Blue Care Network Best Practices

Attention deficit hyperactivity disorder

Follow-up visits critical for patients with attention deficit hyperactivity disorder

Lynn Gessner, M.D. with patient Dalton Kanvera

One of the HEDIS measurements requires that physicians who prescribe medication for attention deficit and hyperactivity disorder schedule follow-up visits with the patient 30 days after the initial prescription and then two additional follow-up visits during the continuation phase. But some doctors prefer more frequent visits to better track their patients’ progress.

"We follow up more frequently so we can check for side effects and how behavior modifications are working," says Lynn Gessner, M.D., a partner at The University of Michigan Brighton Health Center. "We also check with parents about how things are going at home and in school."

Lynn Gessner, M.D. with Linda Kovich, M.A.

Patients with ADHD comprise approximately 5 to 10 percent of the practice, so it’s important to have high compliance rates. One of the things Dr. Gessner uses to help with patient compliance is a Patient Responsibility Agreement. "It just puts in writing our policies." The practice schedules follow-up visits every three months, as well as an annual physical. The first follow-up visit after the initial prescription is generally three weeks. The responsibility agreement outlines the timetable of the visits and lets patients and their parents know when to notify the office when they need refills and not to share their medication with anyone.

Since stimulant medications are controlled substances, there are pharmacy rules about how the medications can be dispensed, Dr.
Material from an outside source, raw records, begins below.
### src/rtl/scoreboard_regfile.sv
`default_nettype none
//============================================================================
// Module      : scoreboard_regfile
// Description : Multi-read, single-write register file with a per-register
//               pending (scoreboard) bit. Decode reserves a destination,
//               writeback writes data and releases the reservation. Busy
//               flags feed the hazard/stall logic; busy_cnt tracks how many
//               registers are currently reserved.
// Ports       : clk        - clock, rising edge
//               rst        - synchronous reset, active-low
//               rd_addr    - NUM_RD packed read indices
//               rd_data    - NUM_RD packed read data (combinational)
//               rd_busy    - per read port: source pending, not written now
//               wr_en/wr_addr/wr_data - writeback port
//               rsv_en/rsv_addr       - reservation request from decode
//               rsv_stall  - reservation refused (WAW hold), combinational
//               flush      - clear every pending bit
//               busy_cnt   - registered number of pending registers
// Revision    : 1.0 - initial release
//============================================================================
module scoreboard_regfile #(
    parameter int DATA_W   = 16,
    parameter int NUM_REGS = 16,
    parameter int ADDR_W   = 4,
    parameter int NUM_RD   = 2,
    parameter int ZERO_REG = 1,
    parameter int BYPASS   = 1
) (
    input  logic                     clk,
    input  logic                     rst,
    input  logic [NUM_RD*ADDR_W-1:0] rd_addr,
    output logic [NUM_RD*DATA_W-1:0] rd_data,
    output logic [NUM_RD-1:0]        rd_busy,
    input  logic                     wr_en,
    input  logic [ADDR_W-1:0]        wr_addr,
    input  logic [DATA_W-1:0]        wr_data,
    input  logic                     rsv_en,
    input  logic [ADDR_W-1:0]        rsv_addr,
    output logic                     rsv_stall,
    input  logic                     flush,
    output logic [ADDR_W:0]          busy_cnt
);

    localparam logic c_zero_en   = (ZERO_REG != 0);
    localparam logic c_bypass_en = (BYPASS != 0);

    logic [DATA_W-1:0]   r_regs [NUM_REGS];
    logic [NUM_REGS-1:0] r_pend;

    logic [NUM_REGS-1:0] w_pend_next;
    logic [ADDR_W:0]     w_cnt_next;
    logic                w_wr_ok;
    logic                w_rsv_zero;
    logic                w_rsv_ok;

    // Register 0 is architecturally constant when ZERO_REG is set, so a write
    // to it neither stores data nor releases anything.
    assign w_wr_ok    = wr_en && !(c_zero_en && (wr_addr == '0));
    assign w_rsv_zero = c_zero_en && (rsv_addr == '0);

    // WAW hold: the destination already has an outstanding producer, unless
    // that producer is retiring in this very cycle. Independent of BYPASS.
    assign rsv_stall = rsv_en && r_pend[rsv_addr] && !(wr_en && (wr_addr == rsv_addr));
    assign w_rsv_ok  = rsv_en && !rsv_stall && !flush && !w_rsv_zero;

    // Clear from writeback first, then set from reserve, so a same-cycle
    // re-reservation of the retiring register keeps it pending.
    always_comb begin
        w_pend_next = r_pend;
        if (flush) begin
            w_pend_next = '0;
        end else begin
            if (w_wr_ok)  w_pend_next[wr_addr]  = 1'b0;
            if (w_rsv_ok) w_pend_next[rsv_addr] = 1'b1;
        end
    end

    always_comb begin
        w_cnt_next = '0;
        for (int i = 0; i < NUM_REGS; i++) begin
            w_cnt_next = w_cnt_next + {{ADDR_W{1'b0}}, w_pend_next[i]};
        end
    end

    always_ff @(posedge clk) begin
        if (!rst) begin
            for (int i = 0; i < NUM_REGS; i++) begin
                r_regs[i] <= '0;
            end
            r_pend   <= '0;
            busy_cnt <= '0;
        end else begin
            if (w_wr_ok) r_regs[wr_addr] <= wr_data;
            r_pend   <= w_pend_next;
            busy_cnt <= w_cnt_next;
        end
    end

    generate
        for (genvar p = 0; p < NUM_RD; p++) begin : g_rd
            logic [ADDR_W-1:0] w_addr;
            logic              w_zero;
            logic              w_hit;

            assign w_addr = rd_addr[p*ADDR_W +: ADDR_W];
            assign w_zero = c_zero_en && (w_addr == '0);
            // With BYPASS off the in-flight write is invisible until the edge,
            // both for data and for the busy flag.
            assign w_hit  = c_bypass_en && wr_en && (wr_addr == w_addr);

            assign rd_data[p*DATA_W +: DATA_W] = w_zero ? '0 :
                                                 w_hit  ? wr_data :
                                                          r_regs[w_addr];
            assign rd_busy[p] = !w_zero && r_pend[w_addr] && !w_hit;
        end
    endgenerate

endmodule
`default_nettype wire

### config.mk
export PLATFORM = sky130hd
export DESIGN_NAME = scoreboard_regfile
export DESIGN_NICKNAME = d
export VERILOG_FILES = /design/src/rtl/scoreboard_regfile.sv
export SDC_FILE = /design/constraint.sdc
export NUM_CORES = 1
export LEC_CHECK = 0
export ABC_CLOCK_PERIOD_IN_PS = 11400
export CAP_MARGIN = 10
export CORE_AREA = 2 2 202 204
export CTS_CLUSTER_SIZE = 30
export DETAILED_ROUTE_END_ITERATION = 16
export DIE_AREA = 0 0 204 206
export HOLD_SLACK_MARGIN = 0.12
export REMOVE_ABC_BUFFERS = 1
export SKIP_CTS_REPAIR_TIMING = 1
export SYNTH_ARGS = -nofsm -noshare
export SYNTH_HDL_FRONTEND = slang
export SYNTH_SLANG_ARGS = --single-unit
### constraint.sdc
create_clock -name clk -period 11.4 [get_ports clk]
set_input_delay 2.28 -clock clk [delete_from_list [all_inputs] [get_ports clk]]
set_output_delay 2.28 -clock clk [all_outputs]
set_load 0.01 [all_outputs]
-- After elaboration in Yosys (flattened, before gate mapping)
Memory sizes are Yosys's and may differ from the RTL's.
Cells that the tools add are included.
- add/sub/neg operators: 15
- order comparisons: 6
- equality and inequality tests: 3
- multiplexer cells: 25
- bitwise gates (word level): 3
- reductions and logical operators: 29
- operator list (operator ; count):
    16-bit 2-to-1 mux ; 9
    5-bit by 1-bit adder with 5-bit output ; 11
    4-bit by 5-bit less-than comparator with 1-bit output, second input constant ; 4
    16-bit bitwise AND ; 1
    4-bit logical NOT ; 4
    16-bit NOT ; 1
    16-bit OR ; 1
    16-bit OR reduction ; 1
    1-bit logical AND ; 15
    1-bit binary-select mux with 4-bit select ; 3
    4-bit == test ; 3
    1-bit 2-to-1 mux ; 10
    1-bit logical NOT ; 9
    1-bit demux with 4-bit select ; 2
    4-bit by 1-bit >= comparator with 1-bit output, second input constant ; 2
    4-bit by 1-bit adder with 5-bit output ; 1
    3-bit by 1-bit adder with 4-bit output ; 1
    4-bit 2-to-1 mux ; 1
    2-bit by 1-bit adder with 3-bit output ; 1
    1-bit by 1-bit adder with 2-bit output ; 1
- bits in registers: 21
- RAM bits: 256
- input port bits: 37
- memories: 1
- memory list (memory ; words ; width ; read ports ; clocked after Yosys merged registers in ; write ports ; line ; text):
    r_regs ; 16 ; 16 ; 2 ; 0 ; 16 ; 47 ; logic [DATA_W-1:0] r_regs [NUM_REGS];

-- Logic depth before layout (Yosys ltp)
Gate-level depths: netlist (run 1).
- depth in word-level cells: 26
- mapped depth: 19

-- Least setup slack after synthesis (run 1)
No wires, ideal clock.
- path kind: input port to flip-flop
- from: in rsv_addr[1]
- to: reg busy_cnt[3]
- arrival: 6708 ps
- data required time: 11261 ps
- slack: 4553 ps
- stages on the path: 18
- cell sequence: buf_6 > mux2_1 > mux4_2 > nor3b_2 > a211oi_2 > buf_2 > o31ai_1 > fa_1 > fa_1 > fa_1 > inv_1 > fa_1 > inv_1 > ha_1 > a21o_1 > a21oi_1 > xor2_1 > nor2_1
- elaborated cells between the ends (all ways): 36
- those cells by class: add/sub: 15; order compare: 2; eq/ne: 1; mux: 6; bitwise: 1; reduce/logical: 11
- RTL lines (what ; line ; text):
    start: declaration ; 38 ; input logic [ADDR_W-1:0] rsv_addr,
    branches (longest 8 deep; another with 4-bit by 5-bit less-than comparator with 1-bit output) ; n/a ;
    16-bit 2-to-1 mux (*) ; 74 ; if (w_rsv_ok) w_pend_next[rsv_addr] = 1'b1;
    16-bit 2-to-1 mux (*) ; 70 ; if (flush) begin
    via w_pend_next[7] ; 50 ; logic [NUM_REGS-1:0] w_pend_next;
    5-bit by 1-bit adder with 5-bit output (*) (9 in series) ; 81 ; w_cnt_next = w_cnt_next + {{ADDR_W{1'b0}}, w_pend_next[i]};
    end signal: assignment ; 95 ; busy_cnt <= w_cnt_next;
    end: declaration ; 41 ; output logic [ADDR_W:0] busy_cnt
Mark *: on every way through the listed nets, which the timed path passes. The select of a mux whose other input is x is not followed.
A chain may end at the register's enable or synchronous reset.

-- Final worst setup path (run 1)
- from: in wr_addr[2]
- to: out rd_data[20]
- word-level cells in the longest chain between the ends: 4
- ends and longest elaborated chain (what ; line ; text):
    start: declaration ; 35 ; input logic [ADDR_W-1:0] wr_addr,
    4-bit == test ; 109 ; assign w_hit = c_bypass_en && wr_en && (wr_addr == w_addr);
    1-bit logical AND ; 109 ;
    16-bit 2-to-1 mux ; 112 ; w_hit ? wr_data :
    16-bit 2-to-1 mux ; 111 ; assign rd_data[p*DATA_W +: DATA_W] = w_zero ? '0 :
    end: declaration ; 32 ; output logic [NUM_RD*DATA_W-1:0] rd_data,
No other way between the ends.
Gessner explains. "We can’t just call in a prescription so we ask for at least two business days when a refill will be required."

Having a group protocol as part of the University of Michigan also helps focus the follow-up visits. Dr. Gessner spends a lot of time doing screening at the beginning of each school year. "I want to assess the patient at the beginning of the year to see if the medication is still working the same as when the last school year ended," she explains.

At the first visit of the school year, Dr. Gessner will often have new forms distributed to teachers so they can record their observations about the patient. New forms are also distributed every time Dr. Gessner changes the medication or dosage.

Follow-up visits are also a good time to review behavior modification strategies. Strategies are individualized for each patient after doctor and parents brainstorm together. Dr. Gessner also gives parents outside resources, such as the American Academy of Pediatrics website healthychildren.org which has ADHD education and resources.

The cooperation of the family is important to the patient, Dr. Gessner says. "As a pediatrician, I sometimes just see a mom or dad come to the visit. This is one of the times I like both parents to be available. I want everyone caring for the child on the same page."

Generally, pediatricians can manage a straightforward ADHD diagnosis, says Dr. Gessner. But she will also refer a patient to a psychiatrist if the patient is not responding to treatment. "Sometimes it’s a one-time referral for a diagnosis and guidance and other times, the patient needs more formal therapy for comorbidities, such as depression or anxiety," says Dr. Gessner. "You need to make sure you are treating the right diagnosis."

Dr. Gessner doesn’t take lightly putting a child on stimulant medication. When used properly, medication is safe. But Dr. Gessner points out that the most challenging aspect of treating children with ADHD is the initial diagnosis.

"It’s critical that we make an appropriate diagnosis and do not inaccurately diagnose ADHD before we begin medication," she said. "If you have a comorbidity such as depression, you don’t want to treat the wrong thing. That’s the hardest part. Making sure I feel comfortable taking ownership of that patient’s diagnosis and treatment."

For follow-up visits at the end of the school year, Dr. Gessner evaluates whether her patients need their medication during the summer months. "Some kids function well without medication and can take a break in the summer if they are mostly being treated for school difficulties," she said. "Others need medication to improve their interaction with siblings and parents or for participation in sports activities. The decision is very personal for kids and their families."

Although ADHD is a chronic condition, we don’t always need to treat it, she says. "Some patients develop in their maturity and their ability to redirect themselves."